On the same day global leaders gathered in Belém, Brazil, for the 2025 UN Climate Change Conference (COP30), Super Typhoon Fung-Wong tore across the Philippines, displacing over two million people—a catastrophic footnote to a summit supposedly dedicated to saving the planet. Since then, UN agencies have scrambled to scale up aid across the Caribbean and Southeast Asia after Hurricane Melissa and the one-two punch of Typhoon Kalmaegi and Super Typhoon Fung-Wong killed more than 500 people across multiple countries. Two days into COP30, Indigenous protesters were already clashing with security forces, waving yellow flags against Amazon oil drilling—because someone has to remind the world that “climate action” means more than nice UN lanyards and catered panels.
But fret not, for the most important thing plaguing the western hemisphere—the Epstein emails— have been released. As if the salacious habits of the ultra-rich should eclipse the fact that the United States remains the world’s second-highest carbon emitter, responsible for roughly 14% of global CO₂ emissions. It’s a bizarre editorial pivot: from reporting a government shutdown that jeopardized healthcare and SNAP for millions of Americans to breathlessly covering the inbox of a deceased human trafficker. Well, the good news is that there will be more news about another government shutdown in January, if we play our cards right.
Meanwhile, in New York, Governor Kathy Hochul, who once blocked two gas power plants to spearhead a climate-conscious agenda, recently bent the knee to President Trump and approved a new gas pipeline, cutting a deal that will keep a gas-fueled cryptocurrency miner running for five more years.
” … {T}oday’s superstorms reveal not just a climate crisis, but a collapse of global leadership — a world where communities must build the future themselves because the powerful are too busy protecting their own interests. For the world to survive, everyday people like you and me should use our voices to speak out against moneyed interests.“
This is curious timing in the aftermath of Zohran Mamdani’s election, where his plans for free buses are already facing the governor’s resistance over concerns that the $650 million annual price tag is too high. If congestion pricing encourages people to leave their cars at home, wouldn’t free buses do the exact thing our climate models are begging us to do—reduce transportation emissions, which make up nearly 29% of U.S. greenhouse gases? The math is simple, even if the politicians are allergic to logic.
Rising CO₂ emissions trap more heat in the atmosphere and warm the world’s oceans—now the hottest ever recorded—creating jet fuel for stronger, wetter, and more frequent typhoons. With storms intensifying across Cuba, Jamaica, Haiti, the Philippines, Vietnam, and Taiwan, it’s no longer hyperbole to say that climate change is no longer “approaching.”
It’s here. It’s angry. And it’s expensive.

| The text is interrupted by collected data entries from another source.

[src/rtl/row_packer_8to64_if.sv]
//------------------------------------------------------------------------------
// row_packer_8to64_if : pixel-in / packed-word-out bus of the row packer
// Revision : 1.0
//------------------------------------------------------------------------------
`default_nettype none

interface row_packer_8to64_if #(
  parameter int DATA_W       = 8,
  parameter int PIX_PER_WORD = 8,
  parameter int ADDR_W       = 8
);
  localparam int WORD_W = DATA_W * PIX_PER_WORD;

  logic              Start;
  logic [ADDR_W-1:0] base_addr;
  logic [DATA_W-1:0] pixel_data;
  logic              pixel_valid;
  logic              pixel_last;
  logic              pixel_ready;
  logic              ena;
  logic              wea;
  logic [ADDR_W-1:0] addra;
  logic [WORD_W-1:0] dina;
  logic [3:0]        byte_cnt;
  logic              out_valid;
  logic              out_ready;
  logic              row_done;
  logic [15:0]       word_count;

  modport slave (
    input  Start, base_addr, pixel_data, pixel_valid, pixel_last, out_ready,
    output pixel_ready, ena, wea, addra, dina, byte_cnt, out_valid, row_done, word_count
  );

  modport master (
    output Start, base_addr, pixel_data, pixel_valid, pixel_last, out_ready,
    input  pixel_ready, ena, wea, addra, dina, byte_cnt, out_valid, row_done, word_count
  );
endinterface

`default_nettype wire

[src/rtl/row_packer_8to64.sv]
//------------------------------------------------------------------------------
// row_packer_8to64 : packs 8-bit pixels LSB-first into 64-bit BRAM write words
// Revision : 1.0
//------------------------------------------------------------------------------
`default_nettype none

module row_packer_8to64 #(
  parameter int DATA_W       = 8,
  parameter int PIX_PER_WORD = 8,
  parameter int ADDR_W       = 8
) (
  input  wire logic         clk,
  input  wire logic         reset,
  row_packer_8to64_if.slave bus
);

  localparam int         WORD_W    = DATA_W * PIX_PER_WORD;
  localparam logic [3:0] LAST_SLOT = 4'(PIX_PER_WORD - 1);

  logic [WORD_W-1:0] acc_q,        acc_d;
  logic [3:0]        fill_q,       fill_d;
  logic              out_valid_q,  out_valid_d;
  logic [WORD_W-1:0] dina_q,       dina_d;
  logic [3:0]        byte_cnt_q,   byte_cnt_d;
  logic              out_last_q,   out_last_d;
  logic [ADDR_W-1:0] addra_q,      addra_d;
  logic [15:0]       word_count_q, word_count_d;
  logic              row_done_q,   row_done_d;

  logic              w_clear;
  logic              w_pix_ready;
  logic              w_pix_acc;
  logic              w_word_acc;
  logic              w_emit;
  logic [3:0]        w_fill_inc;
  logic [WORD_W-1:0] w_merged;
  logic [WORD_W-1:0] w_packed;

  // Reset and Start both squash the handshakes so nothing is taken or written
  assign w_clear     = reset | bus.Start;
  assign w_pix_ready = ~w_clear & (~out_valid_q | bus.out_ready);
  assign w_pix_acc   = bus.pixel_valid & w_pix_ready;
  assign w_word_acc  = ~w_clear & out_valid_q & bus.out_ready;
  assign w_fill_inc  = fill_q + 4'd1;
  assign w_emit      = w_pix_acc & ((fill_q == LAST_SLOT) | bus.pixel_last);

  for (genvar l = 0; l < PIX_PER_WORD; l++) begin : g_lane
    localparam logic [3:0] C_LANE = 4'(l);
    assign w_merged[l*DATA_W +: DATA_W] = (fill_q == C_LANE) ? bus.pixel_data
                                                             : acc_q[l*DATA_W +: DATA_W];
    assign w_packed[l*DATA_W +: DATA_W] = (C_LANE < w_fill_inc) ? w_merged[l*DATA_W +: DATA_W]
                                                                : '0;
  end

  always_comb begin
    acc_d        = acc_q;
    fill_d       = fill_q;
    out_valid_d  = out_valid_q;
    dina_d       = dina_q;
    byte_cnt_d   = byte_cnt_q;
    out_last_d   = out_last_q;
    addra_d      = addra_q;
    word_count_d = word_count_q;
    row_done_d   = 1'b0;

    if (bus.Start) begin
      acc_d        = '0;
      fill_d       = '0;
      out_valid_d  = 1'b0;
      dina_d       = '0;
      byte_cnt_d   = '0;
      out_last_d   = 1'b0;
      addra_d      = bus.base_addr;
      word_count_d = '0;
    end else begin
      row_done_d = w_word_acc & out_last_q;

      if (w_word_acc) begin
        addra_d      = addra_q + 1'b1;
        word_count_d = word_count_q + 16'd1;
        out_valid_d  = 1'b0;
      end

      // An emit in the accept cycle reloads the out register: back-to-back words
      if (w_pix_acc) begin
        if (w_emit) begin
          acc_d       = '0;
          fill_d      = '0;
          out_valid_d = 1'b1;
          dina_d      = w_packed;
          byte_cnt_d  = w_fill_inc;
          out_last_d  = bus.pixel_last;
        end else begin
          acc_d  = w_merged;
          fill_d = w_fill_inc;
        end
      end
    end
  end

  always_ff @(posedge clk) begin
    if (reset) begin
      acc_q        <= '0;
      fill_q       <= '0;
      out_valid_q  <= 1'b0;
      dina_q       <= '0;
      byte_cnt_q   <= '0;
      out_last_q   <= 1'b0;
      addra_q      <= '0;
      word_count_q <= '0;
      row_done_q   <= 1'b0;
    end else begin
      acc_q        <= acc_d;
      fill_q       <= fill_d;
      out_valid_q  <= out_valid_d;
      dina_q       <= dina_d;
      byte_cnt_q   <= byte_cnt_d;
      out_last_q   <= out_last_d;
      addra_q      <= addra_d;
      word_count_q <= word_count_d;
      row_done_q   <= row_done_d;
    end
  end

  assign bus.pixel_ready = w_pix_ready;
  assign bus.out_valid   = out_valid_q;
  assign bus.ena         = out_valid_q;
  assign bus.wea         = w_word_acc;
  assign bus.addra       = addra_q;
  assign bus.dina        = dina_q;
  assign bus.byte_cnt    = byte_cnt_q;
  assign bus.row_done    = row_done_q;
  assign bus.word_count  = word_count_q;

endmodule

`default_nettype wire

[src/flat_wrapper.sv]
// flat-port wrapper written by rule: the top's interface ports become plain ports
module row_packer_8to64_flat 
#(
  parameter int DATA_W       = 8,
  parameter int PIX_PER_WORD = 8,
  parameter int ADDR_W       = 8
)
  (clk, reset, bus_Start, bus_base_addr, bus_pixel_data, bus_pixel_valid, bus_pixel_last, bus_out_ready, bus_pixel_ready, bus_ena, bus_wea, bus_addra, bus_dina, bus_byte_cnt, bus_out_valid, bus_row_done, bus_word_count);
  row_packer_8to64_if #(.DATA_W(DATA_W), .PIX_PER_WORD(PIX_PER_WORD), .ADDR_W(ADDR_W)) bus_i ();
  input  wire logic clk;
  input  wire logic reset;
  input wire logic [$bits(bus_i.Start)-1:0] bus_Start;
  input wire logic [$bits(bus_i.base_addr)-1:0] bus_base_addr;
  input wire logic [$bits(bus_i.pixel_data)-1:0] bus_pixel_data;
  input wire logic [$bits(bus_i.pixel_valid)-1:0] bus_pixel_valid;
  input wire logic [$bits(bus_i.pixel_last)-1:0] bus_pixel_last;
  input wire logic [$bits(bus_i.out_ready)-1:0] bus_out_ready;
  output wire logic [$bits(bus_i.pixel_ready)-1:0] bus_pixel_ready;
  output wire logic [$bits(bus_i.ena)-1:0] bus_ena;
  output wire logic [$bits(bus_i.wea)-1:0] bus_wea;
  output wire logic [$bits(bus_i.addra)-1:0] bus_addra;
  output wire logic [$bits(bus_i.dina)-1:0] bus_dina;
  output wire logic [$bits(bus_i.byte_cnt)-1:0] bus_byte_cnt;
  output wire logic [$bits(bus_i.out_valid)-1:0] bus_out_valid;
  output wire logic [$bits(bus_i.row_done)-1:0] bus_row_done;
  output wire logic [$bits(bus_i.word_count)-1:0] bus_word_count;
  assign bus_i.Start = bus_Start;
  assign bus_i.base_addr = bus_base_addr;
  assign bus_i.pixel_data = bus_pixel_data;
  assign bus_i.pixel_valid = bus_pixel_valid;
  assign bus_i.pixel_last = bus_pixel_last;
  assign bus_i.out_ready = bus_out_ready;
  assign bus_pixel_ready = bus_i.pixel_ready;
  assign bus_ena = bus_i.ena;
  assign bus_wea = bus_i.wea;
  assign bus_addra = bus_i.addra;
  assign bus_dina = bus_i.dina;
  assign bus_byte_cnt = bus_i.byte_cnt;
  assign bus_out_valid = bus_i.out_valid;
  assign bus_row_done = bus_i.row_done;
  assign bus_word_count = bus_i.word_count;
  row_packer_8to64 #(.DATA_W(DATA_W), .PIX_PER_WORD(PIX_PER_WORD), .ADDR_W(ADDR_W)) u_core (.clk(clk), .reset(reset), .bus(bus_i));
endmodule
[config.mk]
export PLATFORM = sky130hd
export DESIGN_NAME = row_packer_8to64_flat
export DESIGN_NICKNAME = d
export VERILOG_FILES = /design/src/rtl/row_packer_8to64_if.sv /design/src/rtl/row_packer_8to64.sv /design/src/flat_wrapper.sv
export SDC_FILE = /design/constraint.sdc
export NUM_CORES = 1
export LEC_CHECK = 0
export CORE_MARGIN = 5
export CORE_UTILIZATION = 40
export CTS_BUF_LIST = sky130_fd_sc_hd__clkbuf_8
export CTS_CLUSTER_SIZE = 24
export DETAILED_ROUTE_END_ITERATION = 8
export HOLD_SLACK_MARGIN = 0.08
export MAX_ROUTING_LAYER = met4
export PLACE_DENSITY_LB_ADDON = 0.15
export SLEW_MARGIN = 20
export SYNTH_ARGS = -nofsm -noshare
export SYNTH_HDL_FRONTEND = slang
export SYNTH_SLANG_ARGS = --single-unit
[constraint.sdc]
create_clock -name clk -period 2.4 [get_ports clk]
set_input_delay 0.48 -clock clk [delete_from_list [all_inputs] [get_ports clk]]
set_output_delay 0.48 -clock clk [all_outputs]
set_load 0.02 [all_outputs]
; Yosys cells after proc, flatten, opt, wreduce, memory -nomap -nowiden
; Cells that the tools add are included.
; W data, S select, Z words.
[totals]
input_bits = 22
latchBits = 0
ram_bits = 0
regBits = 163
elab_cells = 65
output_inout_bits = 97
romBits = 0
n_memories = 0
[classes]
n_mux = 23
n_eq_ne = 7
n_mul = 0
n_div = 0
n_bitwise = 11
shifts = 0
magnitude_cmp = 8
n_reduce_logical = 4
n_addsub = 3
[ops]
columns = operator, n
row1 = $mux W8, 18
row2 = $mux W64, 1
row3 = $add A16 B1 Y16 const B, 1
row4 = $eq A4 B3 Y1 const B, 4
row5 = $lt A3 B4 Y1 const A, 4
row6 = $add A8 B1 Y8 const B, 1
row7 = $eq A4 B2 Y1 const B, 2
row8 = $lt A1 B4 Y1 const A, 2
row9 = $lt A2 B4 Y1 const A, 2
row10 = $and A1 B1 Y1, 6
row11 = $add A4 B1 Y4 const B, 1
row12 = $eq A4 B1 Y1 const B, 1
row13 = $logic_not A4 Y1, 1
row14 = $mux W4, 1
row15 = $mux W1, 3
row16 = $or A1 B1 Y1, 3
row17 = $not A1 Y1, 2
row18 = $reduce_and A2 Y1, 1
row19 = $reduce_bool A2 Y1, 1
row20 = $reduce_or A2 Y1, 1

; Longest topological paths before layout
; Gate-level depths: netlist of run 1.
[logic_depth]
ltp_word = 7
depth_mapped = 8

; Worst setup path after synthesis of run 1
; No wires, ideal clock.
[synth_timing]
path_kind = in2reg
startpoint = in reset
endpoint = reg u_core.word_count_q[15] (netlist: u_core.bus.word_count[15])
setup_slack_ns = 0.480
setup_time_ns = 0.070
arrival_ns = 1.850
stages = 5
required_time_ns = 2.330
cell_sequence = buf_6 nand4bb_4 or4_4 or3_1 a21oi_1
[synth_via]
elab_chain_cells = 4
word_cells_on_any_way = 5
cone_classes = bitwise (4) / reduce/logical (1)
[synth_lines]
columns = item, line
row1 = start: declaration, flat_wrapper.sv:11  ; input wire logic reset;
row2 = $or A1 B1 Y1, row_packer_8to64.sv:40  ; assign w_clear = reset | bus.Start;
row3 = $not A1 Y1, row_packer_8to64.sv:43  ; assign w_word_acc = ~w_clear & out_valid_q & bus.out_ready;
row4 = $and A1 B1 Y1 (2 in series), row_packer_8to64.sv:43
row5 = end signal: assignment, row_packer_8to64.sv:120  ; word_count_q <= word_count_d;
row6 = end: declaration, row_packer_8to64.sv:27  ; logic [15:0] word_count_q, word_count_d;
; Parallel ways exist; a longest one is shown, timed or not.
; A chain may end at the register's enable or synchronous reset.

; Worst setup path after layout of run 1
[layout_timing]
startpoint = reg u_core.fill_q[1]
endpoint = reg u_core.dina_q[33] (netlist: u_core.bus.dina[33])
[layout_via]
elab_chain_cells = 4
word_cells_on_any_way = 9
cone_classes = add/sub (1) / order compare (1) / eq/ne (2) / mux (2) / bitwise (2) / reduce/logical (1)
[layout_lines]
columns = item, line
row1 = start: declaration, row_packer_8to64.sv:21  ; logic [3:0] fill_q, fill_d;
row2 = start signal: assignment, row_packer_8to64.sv:114  ; fill_q <= fill_d;
row3 = "parallel branches: the longest is 4 deep, another holds $add A4 B1 Y4", n/a
row4 = end signal: assignment, row_packer_8to64.sv:116  ; dina_q <= dina_d;
row5 = end: declaration, row_packer_8to64.sv:23  ; logic [WORD_W-1:0] dina_q, dina_d;
; Parallel ways; which one is timed is not known.

==> results.sh, run 1 <==
export IMPL_run_status="finished, final reports clean"
export IMPL_worst_ep_required_time_ns=2.78
export IMPL_endpoint_class_of_the_critical_path="register"
export IMPL_drt_iter0_drc=497
export IMPL_critPathMaxStageDelay_ns=0.48
export IMPL_drcViolationCount=0
export IMPL_mappedNetlistArea_um2=7090
export IMPL_globalplace_congestion=0.867
export IMPL_min_to="u_core.acc_q[20]$_SDFFE_PP0P_"
export IMPL_avgSynthCellArea_um2=8.78
export IMPL_ff2ff_path_depth=6
export IMPL_dpl_cell_count=1130
export IMPL_post_cts_buffers=0
export IMPL_yosysWarningCount=0
export IMPL_timing_hold_worst_path_depth=2
export IMPL_worst_slew_pin_slew_ns=0.740
export IMPL_cts_htree_levels=4
export IMPL_hp_start="u_core.acc_q[20]$_SDFFE_PP0P_"
export IMPL_wirelength_mm=20.2
export IMPL_detail_route_vias_per_cell=5.55
export IMPL_slew_viol_final=0
export IMPL_grt_remaining_overflow=0
export IMPL_first_pass_iters=5
export IMPL_die_h_um=143
export IMPL_setup_viol_count_final=0
export IMPL_hold_violations=0
export IMPL_cts_path_max_buffers=2
export IMPL_die_area_um2=20500
export IMPL_grt_pass1_wl_mm=32.5
export IMPL_hold_class="register to register"
export IMPL_grt_start_max_net_pins=107
export IMPL_critPathMaxFanout=13
export IMPL_drive_above_1_share_pct=14.6
export IMPL_antenna_diode_count=0
export IMPL_postSynth_topFlopCell="sky130_fd_sc_hd__dfxtp_1"
export IMPL_synth_area_top_cells="sky130_fd_sc_hd__dfxtp_1 (46%), sky130_fd_sc_hd__a21oi_1 (8.3%), sky130_fd_sc_hd__mux2_2 (6.4%)"
export IMPL_top_cells_by_count_synth="sky130_fd_sc_hd__dfxtp_1 (163), sky130_fd_sc_hd__a21oi_1 (118), sky130_fd_sc_hd__nand2_1 (94), sky130_fd_sc_hd__nand3_1 (81), sky130_fd_sc_hd__clkbuf_1 (55)"
export IMPL_dieWidth_um=143
export IMPL_number_of_distinct_standard_cells_referenced_by_the_synthesized_netlist=51
export IMPL_critical_path_slowest_cell="sky130_fd_sc_hd__ha_1"
export IMPL_ir_drop_v=0.000304
export IMPL_start_kind="register"
export IMPL_skew_ns=0.0124
export IMPL_number_of_global_route_vias_before_repair=6300
export IMPL_critical_path_arrival_ns=2.57
export IMPL_synth_cells=808
export IMPL_clock_tree_root_cell="sky130_fd_sc_hd__clkbuf_8"
export IMPL_reg2reg_to="u_core.bus.dina[33]$_SDFFE_PP0P_"
export IMPL_grt_util_all_layers_pct=20.2
export IMPL_synthMostInstantiatedCell="sky130_fd_sc_hd__dfxtp_1"
export IMPL_route_met2_wl_mm=9.34
export IMPL_place_hpwl_mm=13.4
export IMPL_design_portCount=119
export IMPL_cp_cell_sequence="ha_1 > and3b_1 > o2111a_1 > buf_4 > o211ai_1 > o2bb2ai_1"
export IMPL_top_layer_used="met4"
export IMPL_finalCritPeriodShare_pct=91.3
export IMPL_synth_top_area_share_pct=46.0
export IMPL_synthDominantAreaCellType="sky130_fd_sc_hd__dfxtp_1"
export IMPL_core_area_um2=17400
export IMPL_ant_nets=0
export IMPL_instances_no_fill=1161
export IMPL_synth_edff_count=0
export IMPL_via_count=6445
export IMPL_sum_of_buffers_and_inverters_on_the_critical_path=1
export IMPL_timing_rr_start="u_core.fill_q[1]$_SDFFE_PP0P_"
export IMPL_async_flop_share_pct=0
export IMPL_synthToLayoutAreaGrowth_pct=30.0
export IMPL_reg2reg_slack_ns=0.21
export IMPL_clk_pin_slew_ns=0.08
export IMPL_clk_insertion_delay_late_ns=0.46
export IMPL_cts_tree="done"
export IMPL_worst_hold_slack_ns=0.450
export IMPL_timing_final_crit_period_ns=2.19
export IMPL_wl_met1_mm=9.36
export IMPL_cp_top_family="compound AO/OA/AOI/OAI gates"
export IMPL_maxCapViolCount=0
export IMPL_p_leak_nw=3.04
export IMPL_cts_buffers=17
export IMPL_cts_num_sinks=163
export IMPL_initial_antenna_violation_count=0
export IMPL_initial_utilization_pct=40.9
export IMPL_syn_nets=837
export IMPL_layout_filler_cells=1557
export IMPL_cellPowerDensity_nw_per_um2=572
export IMPL_synth_sequential_area_ratio_pct=46.0
export IMPL_synth_seq_cells=163
export IMPL_routed_wire_length_per_instance_um=17.4
export IMPL_max_slew_margin_pct=50.4
export IMPL_io_buffer_count=118
export IMPL_route_met3_wl_mm=1.12
export IMPL_setup_repair_after_global_routing_missed_its_margin="no"
export IMPL_rows=48
export IMPL_max_freq_ghz=0.457
export IMPL_crit_type="register to register"
export IMPL_num_nets_final=953
==> how the worst max path moves through the flow <==
stage,start,end,slack [ns],depth (start not counted)
CTS,u_core.fill_q[1]$_SDFFE_PP0P_,u_core.bus.dina[50]$_SDFFE_PP0P_,0.23,6
floorplan,reset,u_core.bus.word_count[15]$_SDFFE_PP0P_,0.48,5
global placement,reset,bus_pixel_ready,-0.01,4
detailed placement,reset,bus_wea,-0.03,4
finish,u_core.fill_q[1]$_SDFFE_PP0P_,u_core.bus.dina[33]$_SDFFE_PP0P_,0.21,6
global route,u_core.fill_q[1]$_SDFFE_PP0P_,u_core.bus.dina[50]$_SDFFE_PP0P_,0.05,6
==> cell type report <==
cell class	instances	area [um^2]	area share (%)
Clock buffer	21	289	3.14
Clock inverter	10	155	1.68
Inverter	8	30.0	0.326
Multi-Input combinational cell	564	3530	38.3
Sequential cell	163	3260	35.4
Tap cell	225	282	3.05
Timing Repair Buffer	170	1670	18.1
==> cell usage in the layout, fill, tap and decap left out, types with 9 or more instances in the layout <==
| cell | instances |
|---|---|
| sky130_fd_sc_hd__a21oi_1 | 118 |
| sky130_fd_sc_hd__and3_1 | 12 |
| sky130_fd_sc_hd__buf_4 | 44 |
| sky130_fd_sc_hd__clkbuf_8 | 21 |
| sky130_fd_sc_hd__clkdlybuf4s50_1 | 116 |
| sky130_fd_sc_hd__dfxtp_1 | 163 |
| sky130_fd_sc_hd__mux2_2 | 40 |
| sky130_fd_sc_hd__mux2i_1 | 25 |
| sky130_fd_sc_hd__nand2_1 | 94 |
| sky130_fd_sc_hd__nand3_1 | 80 |
| sky130_fd_sc_hd__nand4_1 | 28 |
| sky130_fd_sc_hd__nor2_1 | 18 |
| sky130_fd_sc_hd__nor3_1 | 9 |
| sky130_fd_sc_hd__o21ai_0 | 34 |
| sky130_fd_sc_hd__o2bb2ai_1 | 24 |
==> what timing repair did <==
item / CTS / global route
gates resized for setup: 2 / 0
endpoints found under the setup margin: 2 / 0
hold buffers: 0 / 0
==> power by group <==
part | total (mW) | switching (mW) | internal [mW]
sequential | 2.72 | 0.0120 | 2.71
clock | 2.22 | 0.991 | 1.23
combinational | 0.324 | 0.202 | 0.122
==> tightest hold or removal path: cells and delay by family (launching register included) <==
| kind | cells | cell delay [ns] |
|---|---|---|
| DFF | 1 | 0.31 |
| and+or+nand+nor | 1 | 0.05 |
| AOI/OAI and AO/OA | 1 | 0.05 |
==> routing by layer <==
layer | vias to the layer above | GRT usage, %
met5 | - | -
met4 | 0 | 6.85
met3 | 36 | 3.55
met2 | 201 | 31.6
met1 | 3090 | 26.4
li1 | 3118 | -
==> cells by family (layout without fill, tap and decap cells) <==
| logic type | after synthesis | count (layout) | synth area share, % |
|---|---|---|---|
| xor gates and xnor gates | 14 | 14 | 1.73 |
| buffers and inverters | 81 | 209 | 4.71 |
| adders and majority gates | 7 | 7 | 1.23 |
| and+or+nand+nor | 282 | 282 | 20.6 |
| AOI/OAI and AO/OA | 196 | 196 | 15.9 |
| muxes | 65 | 65 | 9.88 |
| DFF | 163 | 163 | 46.0 |
==> per-stage QoR <==
stage               setup TNS, ns  setup WS (ns)  util, %  power (mW)  instance area, um^2
floorplan                       0          0.480        -        2.94                 7090
global placement          -0.0141        -0.0122     50.6        3.10                 8780
detailed placement        -0.0481        -0.0276     50.6        3.11                 8780
CTS                             0          0.228     53.1        5.31                 9220
global route                    0         0.0458     53.1        5.45                 9220
finish                          0          0.209     53.1        5.27                 9220
==> sequential cells by signal, summed over array words and instances, names as in the netlist <==
name	count
u_core.fill_q	4
u_core.bus.row_done	1
u_core.acc_q	64
u_core.out_last_q	1
u_core.bus.byte_cnt	4
u_core.bus.ena	1
u_core.bus.dina	64
u_core.bus.addra	8
u_core.bus.word_count	16
(Power assumes the default switching activity.)
==> run 2, diff against run 1 <==
clock period = 2.35 ns   (was 2.4 ns; I/O delays follow)
==> run 2 against run 1 <==
Net effect: clock power is 9.0% lower; core utilization is 0.072 points lower; worst hold slack better by 0.0025 ns; sequential share of layout area hardly changed; die area stayed put; combinational power is 2% higher; sequential power is 2% higher; flip-flop and latch count stayed put; clock skew hardly changed; first-iteration DRC count is 2.0% lower; global-route usage is 0.24 points lower; count of clock-buffer cells in the layout is 1 lower; highest routed layer unchanged.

Across social media, activists are trying to cut through the noise, echoing the fury of the Trillion Peso March, a movement demanding accountability for billions allegedly siphoned away from weather-regulating infrastructure—money that could have fortified communities now underwater. In response, Juan Ponce Enrile—architect of the first Marcos dictatorship—warned Filipinos not to follow the “Robespierres, Dantons, and Marats” of today, invoking the French Revolution as if the real danger is dissent rather than corruption.
It’s ironic: a man who once shaped a dictatorship, warning the public about the perils of revolution, just months before his own death at age 101.
But if the people can’t shape their own government, who exactly is it supposed to serve? In the wake of Enrile’s passing, Filipinos—and frankly, the world—have every reason to demand something better.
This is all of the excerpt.